==> src/rtl/comp_serial_ctrl.sv <==
// Serial magnitude comparator: one SLICE-bit compare per cycle, scanned MSB-first,
// stopping at the first unequal slice. Valid/ready handshakes on both sides.
module comp_serial_ctrl #(
  parameter int WIDTH = 16,
  parameter int SLICE = 4
) (
  input  logic                              clk,
  input  logic                              rst_n,
  input  logic                              in_valid,
  output logic                              in_ready,
  input  logic [WIDTH-1:0]                  A,
  input  logic [WIDTH-1:0]                  B,
  output logic                              out_valid,
  input  logic                              out_ready,
  output logic                              out_A_G_B,
  output logic                              out_A_E_B,
  output logic                              out_A_L_B,
  output logic [$clog2(WIDTH/SLICE+1)-1:0]  slices_used
);

  localparam int N    = WIDTH / SLICE;
  localparam int IDXW = (N > 1) ? $clog2(N) : 1;
  localparam int CNTW = $clog2(N + 1);
  localparam logic [IDXW-1:0] IDX_TOP = IDXW'(N - 1);

  typedef enum logic [1:0] {IDLE, CMP, DONE} state_e;

  state_e            state_q, state_d;
  logic [WIDTH-1:0]  a_q, a_d;
  logic [WIDTH-1:0]  b_q, b_d;
  logic [IDXW-1:0]   idx_q, idx_d;
  logic [CNTW-1:0]   cnt_q, cnt_d;
  logic              gt_q, gt_d;
  logic              eq_q, eq_d;
  logic              lt_q, lt_d;

  // Slice views of the registered operands; idx selects the one under test.
  logic [SLICE-1:0]  a_sl [N];
  logic [SLICE-1:0]  b_sl [N];
  logic [SLICE-1:0]  a_cur, b_cur;

  generate
    for (genvar gi = 0; gi < N; gi++) begin : g_slice
      assign a_sl[gi] = a_q[gi*SLICE +: SLICE];
      assign b_sl[gi] = b_q[gi*SLICE +: SLICE];
    end
  endgenerate

  assign a_cur = a_sl[idx_q];
  assign b_cur = b_sl[idx_q];

  always_comb begin
    state_d = state_q;
    a_d     = a_q;
    b_d     = b_q;
    idx_d   = idx_q;
    cnt_d   = cnt_q;
    gt_d    = gt_q;
    eq_d    = eq_q;
    lt_d    = lt_q;
    case (state_q)
      IDLE: begin
        if (in_valid) begin
          a_d     = A;
          b_d     = B;
          idx_d   = IDX_TOP;
          cnt_d   = '0;
          gt_d    = 1'b0;
          eq_d    = 1'b0;
          lt_d    = 1'b0;
          state_d = CMP;
        end
      end
      CMP: begin
        cnt_d = cnt_q + CNTW'(1);
        if (a_cur > b_cur) begin
          gt_d    = 1'b1;
          state_d = DONE;
        end else if (a_cur < b_cur) begin
          lt_d    = 1'b1;
          state_d = DONE;
        end else if (idx_q == '0) begin
          eq_d    = 1'b1;
          state_d = DONE;
        end else begin
          idx_d = idx_q - IDXW'(1);
        end
      end
      DONE: begin
        if (out_ready) state_d = IDLE;
      end
      default: state_d = IDLE;
    endcase
  end

  always_ff @(posedge clk or negedge rst_n) begin
    if (!rst_n) begin
      state_q <= IDLE;
      a_q     <= '0;
      b_q     <= '0;
      idx_q   <= '0;
      cnt_q   <= '0;
      gt_q    <= 1'b0;
      eq_q    <= 1'b0;
      lt_q    <= 1'b0;
    end else begin
      state_q <= state_d;
      a_q     <= a_d;
      b_q     <= b_d;
      idx_q   <= idx_d;
      cnt_q   <= cnt_d;
      gt_q    <= gt_d;
      eq_q    <= eq_d;
      lt_q    <= lt_d;
    end
  end

  assign in_ready    = (state_q == IDLE);
  assign out_valid   = (state_q == DONE);
  assign out_A_G_B   = gt_q;
  assign out_A_E_B   = eq_q;
  assign out_A_L_B   = lt_q;
  assign slices_used = cnt_q;

endmodule
### src/rtl/ball_collision_resolver.sv
// Resolves a ball-to-ball hit into an equal-mass elastic speed exchange with a frame-counted cooldown.
// Optional macro RESTITUTION_LOSS_EN scales every exchanged component by 7/8.
module ball_collision_resolver #(
    parameter int MAX_SPEED       = 511,
    parameter int COOLDOWN_FRAMES = 4
) (
    input  logic               clk,
    input  logic               resetN,
    input  logic               startOfFrame,
    input  logic               collisionDetect,
    input  logic [3:0]         HitEdgeCode,
    input  logic               ballA_active,
    input  logic               ballB_active,
    input  logic signed [10:0] XspeedA,
    input  logic signed [10:0] YspeedA,
    input  logic signed [10:0] XspeedB,
    input  logic signed [10:0] YspeedB,
    output logic signed [10:0] XspeedA_out,
    output logic signed [10:0] YspeedA_out,
    output logic signed [10:0] XspeedB_out,
    output logic signed [10:0] YspeedB_out,
    output logic               collisionA,
    output logic               collisionB,
    output logic               busy
);

    typedef enum logic [2:0] {
        S_IDLE, S_LATCH, S_COMPUTE, S_ISSUE, S_COOLDOWN
    } state_t;

    localparam logic signed [11:0] L_MAX = 12'(MAX_SPEED);
    localparam logic signed [11:0] L_MIN = -L_MAX;

    state_t                r_state;
    logic [3:0]            r_cnt;
    logic [3:0]            r_code;
    logic                  r_ex_x;
    logic                  r_ex_y;
    logic signed [10:0]    r_xa, r_ya, r_xb, r_yb;
    logic signed [10:0]    r_xa_out, r_ya_out, r_xb_out, r_yb_out;
    logic                  r_coll;

    logic signed [11:0]    w_xa, w_ya, w_xb, w_yb;
    logic signed [10:0]    w_xa_new, w_ya_new, w_xb_new, w_yb_new;
    logic                  w_degen;

    function automatic logic signed [10:0] sat(input logic signed [11:0] v);
        if (v > L_MAX)      return L_MAX[10:0];
        else if (v < L_MIN) return L_MIN[10:0];
        else                return v[10:0];
    endfunction

    // Loss divides toward zero so positive and negative speeds lose the same magnitude.
    function automatic logic signed [11:0] scale(input logic signed [11:0] v);
`ifdef RESTITUTION_LOSS_EN
        logic signed [11:0] q;
        q = v[11] ? -((-v) >>> 3) : (v >>> 3);
        return v - q;
`else
        return v;
`endif
    endfunction

    always_comb begin
        w_xa = r_xa;
        w_ya = r_ya;
        w_xb = r_xb;
        w_yb = r_yb;
        w_xa_new = r_ex_x ? sat(scale(w_xb)) : sat(w_xa);
        w_xb_new = r_ex_x ? sat(scale(w_xa)) : sat(w_xb);
        w_ya_new = r_ex_y ? sat(scale(w_yb)) : sat(w_ya);
        w_yb_new = r_ex_y ? sat(scale(w_ya)) : sat(w_yb);
        w_degen  = (!r_ex_x || (r_xa == r_xb)) && (!r_ex_y || (r_ya == r_yb));
    end

    always_ff @(posedge clk or negedge resetN) begin
        if (!resetN) begin
            r_state  <= S_IDLE;
            r_cnt    <= '0;
            r_code   <= '0;
            r_ex_x   <= 1'b0;
            r_ex_y   <= 1'b0;
            r_xa     <= '0;
            r_ya     <= '0;
            r_xb     <= '0;
            r_yb     <= '0;
            r_xa_out <= '0;
            r_ya_out <= '0;
            r_xb_out <= '0;
            r_yb_out <= '0;
            r_coll   <= 1'b0;
        end else begin
            case (r_state)
                S_IDLE: begin
                    if (collisionDetect && ballA_active && ballB_active) begin
                        r_xa    <= XspeedA;
                        r_ya    <= YspeedA;
                        r_xb    <= XspeedB;
                        r_yb    <= YspeedB;
                        r_code  <= HitEdgeCode;
                        r_state <= S_LATCH;
                    end
                end
                S_LATCH: begin
                    // A corner-less code (0000) means the contact axis is unknown: exchange both.
                    r_ex_x  <= r_code[3] | r_code[1] | (r_code == 4'b0000);
                    r_ex_y  <= r_code[2] | r_code[0] | (r_code == 4'b0000);
                    r_state <= S_COMPUTE;
                end
                S_COMPUTE: begin
                    if (w_degen) begin
                        r_state <= S_IDLE;
                    end else begin
                        r_xa_out <= w_xa_new;
                        r_ya_out <= w_ya_new;
                        r_xb_out <= w_xb_new;
                        r_yb_out <= w_yb_new;
                        r_coll   <= 1'b1;
                        r_state  <= S_ISSUE;
                    end
                end
                S_ISSUE: begin
                    r_coll  <= 1'b0;
                    r_cnt   <= 4'(COOLDOWN_FRAMES);
                    r_state <= S_COOLDOWN;
                end
                S_COOLDOWN: begin
                    if (startOfFrame) begin
                        if (r_cnt <= 4'd1) begin
                            r_cnt   <= '0;
                            r_state <= S_IDLE;
                        end else begin
                            r_cnt <= r_cnt - 4'd1;
                        end
                    end
                end
                default: r_state <= S_IDLE;
            endcase
        end
    end

    assign XspeedA_out = r_xa_out;
    assign YspeedA_out = r_ya_out;
    assign XspeedB_out = r_xb_out;
    assign YspeedB_out = r_yb_out;
    assign collisionA  = r_coll;
    assign collisionB  = r_coll;
    assign busy        = (r_state != S_IDLE);

endmodule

=======

→ **Work required**: Looking at the records above, count the lines where the word "automatic" appears. State only the number.

→ **Solution for this problem**: 2